Aloisio the New (Алевиз Новый) or Aleviz Fryazin (Алевиз Фрязин) was an Italian Renaissance architect invited by Ivan III of Russia to work in Moscow. Some Italian scholars have attempted to identify him with the Venetian sculptor Alvise Lamberti da Montagnana, but this is still widely disputed. He was one of the four senior Italian masters to work in Russia, along with Aristotele Fioravanti, Pietro Antonio Solari, and Petrok Maly.

==Life==
He is sometimes identified with the Venetian sculptor Alvise Lamberti da Montagnana. On his way to Russia, Aloisio was captured by Meñli I Giray, the khan of Crimea. At the khan's court, Aloisio built some sections of the famous palace in Bakhchisaray. The Italianate carved portal of the palace is particularly noteworthy.

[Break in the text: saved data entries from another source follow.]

## config.mk

```make
export PLATFORM = sky130hd
export DESIGN_NAME = key_debounce
export DESIGN_NICKNAME = d
export VERILOG_FILES = /design/src/rtl/key_pkg.sv /design/src/rtl/key_filter.sv /design/src/rtl/key_debounce.sv
export SDC_FILE = /design/constraint.sdc
export NUM_CORES = 1
export LEC_CHECK = 0
export ABC_AREA = 1
export CAP_MARGIN = 20
export CORE_MARGIN = 2
export CORE_UTILIZATION = 60
export DETAILED_ROUTE_END_ITERATION = 7
export PLACE_DENSITY_LB_ADDON = 0.08
export SETUP_SLACK_MARGIN = 0.1
export SLEW_MARGIN = 20
export SYNTH_ARGS = -nofsm -noshare
export SYNTH_HDL_FRONTEND = slang
export SYNTH_SLANG_ARGS = --single-unit
```

## constraint.sdc

```tcl
create_clock -name clk -period 1.75 [get_ports clk]
set_clock_uncertainty 0.05 [all_clocks]
set_input_delay 0.2625 -clock clk [delete_from_list [all_inputs] [get_ports clk]]
set_output_delay 0.2625 -clock clk [all_outputs]
set_load 0.05 [all_outputs]
```

## src/rtl/key_pkg.sv

```systemverilog
// Shared definitions for the key debounce block: per-channel FSM state
// encoding and the default filter length.
package key_pkg;

  // Per-channel debounce FSM states.
  typedef enum logic [1:0] {
    ST_UP         = 2'd0,  // stable high (released)
    ST_PRESS_FILT = 2'd1,  // low seen, qualifying the press
    ST_DOWN       = 2'd2,  // stable low (pressed)
    ST_REL_FILT   = 2'd3   // high seen, qualifying the release
  } key_state_e;

  // 20 ms at 50 MHz.
  localparam int unsigned KEY_CNT_MAX_DEFAULT = 1_000_000;
  localparam int unsigned KEY_CNT_W_DEFAULT   = 20;

endpackage

```

## src/rtl/key_filter.sv

```systemverilog
// Single-channel key filter: 2-flop synchronizer followed by a 4-state
// debounce FSM with a stable-sample counter. Level and edge pulses are
// registered together so the pulse coincides with the level change.
module key_filter
  import key_pkg::*;
#(
  parameter int unsigned CNT_MAX = KEY_CNT_MAX_DEFAULT,
  parameter int unsigned CNT_W   = KEY_CNT_W_DEFAULT
) (
  input  logic clk,
  input  logic rst_n,
  input  logic key_in,
  output logic key_o,
  output logic press_o,
  output logic rel_o
);

  localparam logic [CNT_W-1:0] CNT_LAST = CNT_W'(CNT_MAX - 1);
  localparam logic [CNT_W-1:0] CNT_ZERO = {CNT_W{1'b0}};
  localparam logic [CNT_W-1:0] CNT_ONE  = CNT_W'(1);

  logic       sync1_q, sync1_d;
  logic       sync2_q, sync2_d;
  key_state_e state_q, state_d;
  logic [CNT_W-1:0] cnt_q, cnt_d;
  logic       key_q, key_d;
  logic       press_q, press_d;
  logic       rel_q, rel_d;

  // Next-state logic: synchronizer shift plus debounce FSM and counter.
  always_comb begin
    sync1_d = key_in;
    sync2_d = sync1_q;
    state_d = state_q;
    cnt_d   = cnt_q;
    key_d   = key_q;
    press_d = 1'b0;
    rel_d   = 1'b0;
    case (state_q)
      ST_UP: begin
        cnt_d = CNT_ZERO;
        if (!sync2_q) begin
          state_d = ST_PRESS_FILT;
        end else begin
          state_d = ST_UP;
        end
      end
      ST_PRESS_FILT: begin
        if (sync2_q) begin
          // Bounce back to the old level: abandon the press silently.
          state_d = ST_UP;
          cnt_d   = CNT_ZERO;
        end else if (cnt_q == CNT_LAST) begin
          state_d = ST_DOWN;
          cnt_d   = CNT_ZERO;
          key_d   = 1'b0;
          press_d = 1'b1;
        end else begin
          cnt_d   = cnt_q + CNT_ONE;
        end
      end
      ST_DOWN: begin
        cnt_d = CNT_ZERO;
        if (sync2_q) begin
          state_d = ST_REL_FILT;
        end else begin
          state_d = ST_DOWN;
        end
      end
      ST_REL_FILT: begin
        if (!sync2_q) begin
          // Bounce back to the old level: abandon the release silently.
          state_d = ST_DOWN;
          cnt_d   = CNT_ZERO;
        end else if (cnt_q == CNT_LAST) begin
          state_d = ST_UP;
          cnt_d   = CNT_ZERO;
          key_d   = 1'b1;
          rel_d   = 1'b1;
        end else begin
          cnt_d   = cnt_q + CNT_ONE;
        end
      end
      default: begin
        state_d = ST_UP;
        cnt_d   = CNT_ZERO;
        key_d   = 1'b1;
      end
    endcase
  end

  // State register with synchronous active-low reset to the released state.
  always_ff @(posedge clk) begin
    if (!rst_n) begin
      sync1_q <= 1'b1;
      sync2_q <= 1'b1;
      state_q <= ST_UP;
      cnt_q   <= CNT_ZERO;
      key_q   <= 1'b1;
      press_q <= 1'b0;
      rel_q   <= 1'b0;
    end else begin
      sync1_q <= sync1_d;
      sync2_q <= sync2_d;
      state_q <= state_d;
      cnt_q   <= cnt_d;
      key_q   <= key_d;
      press_q <= press_d;
      rel_q   <= rel_d;
    end
  end

  assign key_o   = key_q;
  assign press_o = press_q;
  assign rel_o   = rel_q;

endmodule

```

## src/rtl/key_debounce.sv

```systemverilog
// Two-key debouncer: two fully independent key_filter channels producing
// debounced levels and one-cycle press/release pulses, all registered.
module key_debounce
  import key_pkg::*;
#(
  parameter int unsigned CNT_MAX = KEY_CNT_MAX_DEFAULT,
  parameter int unsigned CNT_W   = KEY_CNT_W_DEFAULT
) (
  input  logic clk,
  input  logic rst_n,
  input  logic key1_in,
  input  logic key2_in,
  output logic key1,
  output logic key2,
  output logic key1_press,
  output logic key2_press,
  output logic key1_release,
  output logic key2_release
);

  key_filter #(
    .CNT_MAX (CNT_MAX),
    .CNT_W   (CNT_W)
  ) u_key1 (
    .clk     (clk),
    .rst_n   (rst_n),
    .key_in  (key1_in),
    .key_o   (key1),
    .press_o (key1_press),
    .rel_o   (key1_release)
  );

  key_filter #(
    .CNT_MAX (CNT_MAX),
    .CNT_W   (CNT_W)
  ) u_key2 (
    .clk     (clk),
    .rst_n   (rst_n),
    .key_in  (key2_in),
    .key_o   (key2),
    .press_o (key2_press),
    .rel_o   (key2_release)
  );

endmodule

```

In 1504, he finally arrived in Moscow as the head of an artel of Italian masters, with a letter of recommendation from the khan. He became known to Russians as Aleviz the New, to distinguish him from his namesake, who had been working at the Kremlin since 1494. Aloisio's first and principal work in Moscow was the Archangel Cathedral, the burial place of Muscovite monarchs. It combined features of early Venetian architecture with Old Russian architecture. The cathedral's elaborate Renaissance ornamentation was extensively copied throughout 16th-century Russia. He also built the Church of the Nativity of St. John the Baptist in 1508.

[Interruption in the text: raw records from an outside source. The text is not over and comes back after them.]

--- src/rtl/minimax_wb_arb.sv ---
// Writeback arbiter and load-return stage for the minimax core.
// Merges single-cycle ALU results with load returns (loads win), tracks
// outstanding loads in a FIFO and publishes a per-register pending mask.
// Optional feature: define MINIMAX_WB_SUBWORD_EN to format LB/LH/LBU/LHU
// returns from the byte offset; otherwise every return is the full word.
// Ports:
//   clk, reset_n                      clock, asynchronous active-low reset
//   alu_valid/alu_rd/alu_value        ALU writeback request
//   alu_stall                         ALU request refused this cycle
//   ld_issue/ld_rd/ld_funct3/ld_addr_lo  load issued to the bus
//   ld_ready                          FIFO has room for another load
//   lret_valid/lret_data              aligned load word from the bus
//   rf_addrD/rf_new_value/rf_we       registered register-file write port
//   pending                           registers awaiting load data
//   err_orphan                        sticky: return with no load queued
module minimax_wb_arb
  import minimax_wb_pkg::*;
#(
  parameter int DEPTH = 2,
  parameter int XLEN  = 32
) (
  input  logic              clk,
  input  logic              reset_n,
  input  logic              alu_valid,
  input  logic [REG_W-1:0]  alu_rd,
  input  logic [XLEN-1:0]   alu_value,
  output logic              alu_stall,
  input  logic              ld_issue,
  input  logic [REG_W-1:0]  ld_rd,
  input  logic [2:0]        ld_funct3,
  input  logic [1:0]        ld_addr_lo,
  output logic              ld_ready,
  input  logic              lret_valid,
  input  logic [XLEN-1:0]   lret_data,
  output logic [REG_W-1:0]  rf_addrD,
  output logic [XLEN-1:0]   rf_new_value,
  output logic              rf_we,
  output logic [31:0]       pending,
  output logic              err_orphan
);

`ifdef MINIMAX_WB_SUBWORD_EN
  localparam int ENTRY_W = REG_W + 3 + 2;
`else
  localparam int ENTRY_W = REG_W;
`endif

  logic [ENTRY_W-1:0]              push_data;
  logic [ENTRY_W-1:0]              head;
  logic                            fifo_full;
  logic                            fifo_empty;
  logic [DEPTH-1:0]                entry_valid;
  logic [DEPTH-1:0][REG_W-1:0]     entry_rd;
  logic [REG_W-1:0]                head_rd;
  logic [XLEN-1:0]                 lret_fmt;
  logic                            lret_hit;
  logic                            alu_take;

  logic                            rf_we_p1;
  logic [REG_W-1:0]                rf_addr_p1;
  logic [XLEN-1:0]                 rf_val_p1;
  logic                            err_p1;

`ifdef MINIMAX_WB_SUBWORD_EN
  function automatic logic [XLEN-1:0] fmt_load(input logic [XLEN-1:0] word,
                                               input logic [2:0]      f3,
                                               input logic [1:0]      lo);
    logic [XLEN-1:0]   byte_sh;
    logic [XLEN-1:0]   half_sh;
    logic signed [7:0]  b_s;
    logic signed [15:0] h_s;
    byte_sh = word >> {lo, 3'b000};
    half_sh = word >> {lo[1], 4'b0000};
    b_s     = byte_sh[7:0];
    h_s     = half_sh[15:0];
    case (f3)
      F3_LB:   fmt_load = {{(XLEN-8){b_s[7]}}, b_s};
      F3_LBU:  fmt_load = {{(XLEN-8){1'b0}}, b_s};
      F3_LH:   fmt_load = {{(XLEN-16){h_s[15]}}, h_s};
      F3_LHU:  fmt_load = {{(XLEN-16){1'b0}}, h_s};
      default: fmt_load = word;
    endcase
  endfunction

  assign push_data = {ld_rd, ld_funct3, ld_addr_lo};
  assign head_rd   = head[ENTRY_W-1 -: REG_W];
  assign lret_fmt  = fmt_load(lret_data, head[4:2], head[1:0]);
`else
  logic unused_subword;
  assign unused_subword = ^{ld_funct3, ld_addr_lo};
  assign push_data      = ld_rd;
  assign head_rd        = head;
  assign lret_fmt       = lret_data;
`endif

  minimax_wb_fifo #(
    .DEPTH   (DEPTH),
    .ENTRY_W (ENTRY_W)
  ) u_fifo (
    .clk         (clk),
    .reset_n     (reset_n),
    .push        (ld_issue),
    .push_data   (push_data),
    .pop         (lret_valid),
    .pop_data    (head),
    .full        (fifo_full),
    .empty       (fifo_empty),
    .entry_valid (entry_valid),
    .entry_rd    (entry_rd)
  );

  // A return only wins arbitration when it matches a queued load; orphan
  // returns are dropped and must not hold up the ALU.
  assign lret_hit  = lret_valid & ~fifo_empty;
  assign alu_stall = alu_valid & lret_hit;
  assign alu_take  = alu_valid & ~lret_hit;
  assign ld_ready  = ~fifo_full;

  always_comb begin
    pending = '0;
    for (int i = 0; i < DEPTH; i++) begin
      if (entry_valid[i] && (entry_rd[i] != X0)) pending[entry_rd[i]] = 1'b1;
    end
  end

  // Stage p1: registered register-file write port
  always_ff @(posedge clk or negedge reset_n) begin
    if (!reset_n) begin
      rf_we_p1   <= 1'b0;
      rf_addr_p1 <= '0;
      rf_val_p1  <= '0;
      err_p1     <= 1'b0;
    end else begin
      if (lret_hit) begin
        rf_we_p1   <= (head_rd != X0);
        rf_addr_p1 <= head_rd;
        rf_val_p1  <= lret_fmt;
      end else if (alu_take) begin
        rf_we_p1   <= (alu_rd != X0);
        rf_addr_p1 <= alu_rd;
        rf_val_p1  <= alu_value;
      end else begin
        rf_we_p1   <= 1'b0;
      end
      if (lret_valid && fifo_empty) err_p1 <= 1'b1;
    end
  end

  assign rf_we        = rf_we_p1;
  assign rf_addrD     = rf_addr_p1;
  assign rf_new_value = rf_val_p1;
  assign err_orphan   = err_p1;

endmodule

Aloisio the New was last mentioned in 1514, when he was entrusted by Vasili III to build 11 churches in Moscow. Although only parts of these structures have been preserved, there is enough evidence to assume that they were built in strikingly differing styles. The best preserved of these churches is the katholikon of the Vysokopetrovsky Monastery in Moscow (1514–17), considered the earliest rotunda in Russia.

==Sources==
- Samoylova, T. Ye (2000). "Православная энциклопедия — Т. I: А — Алексий Студит."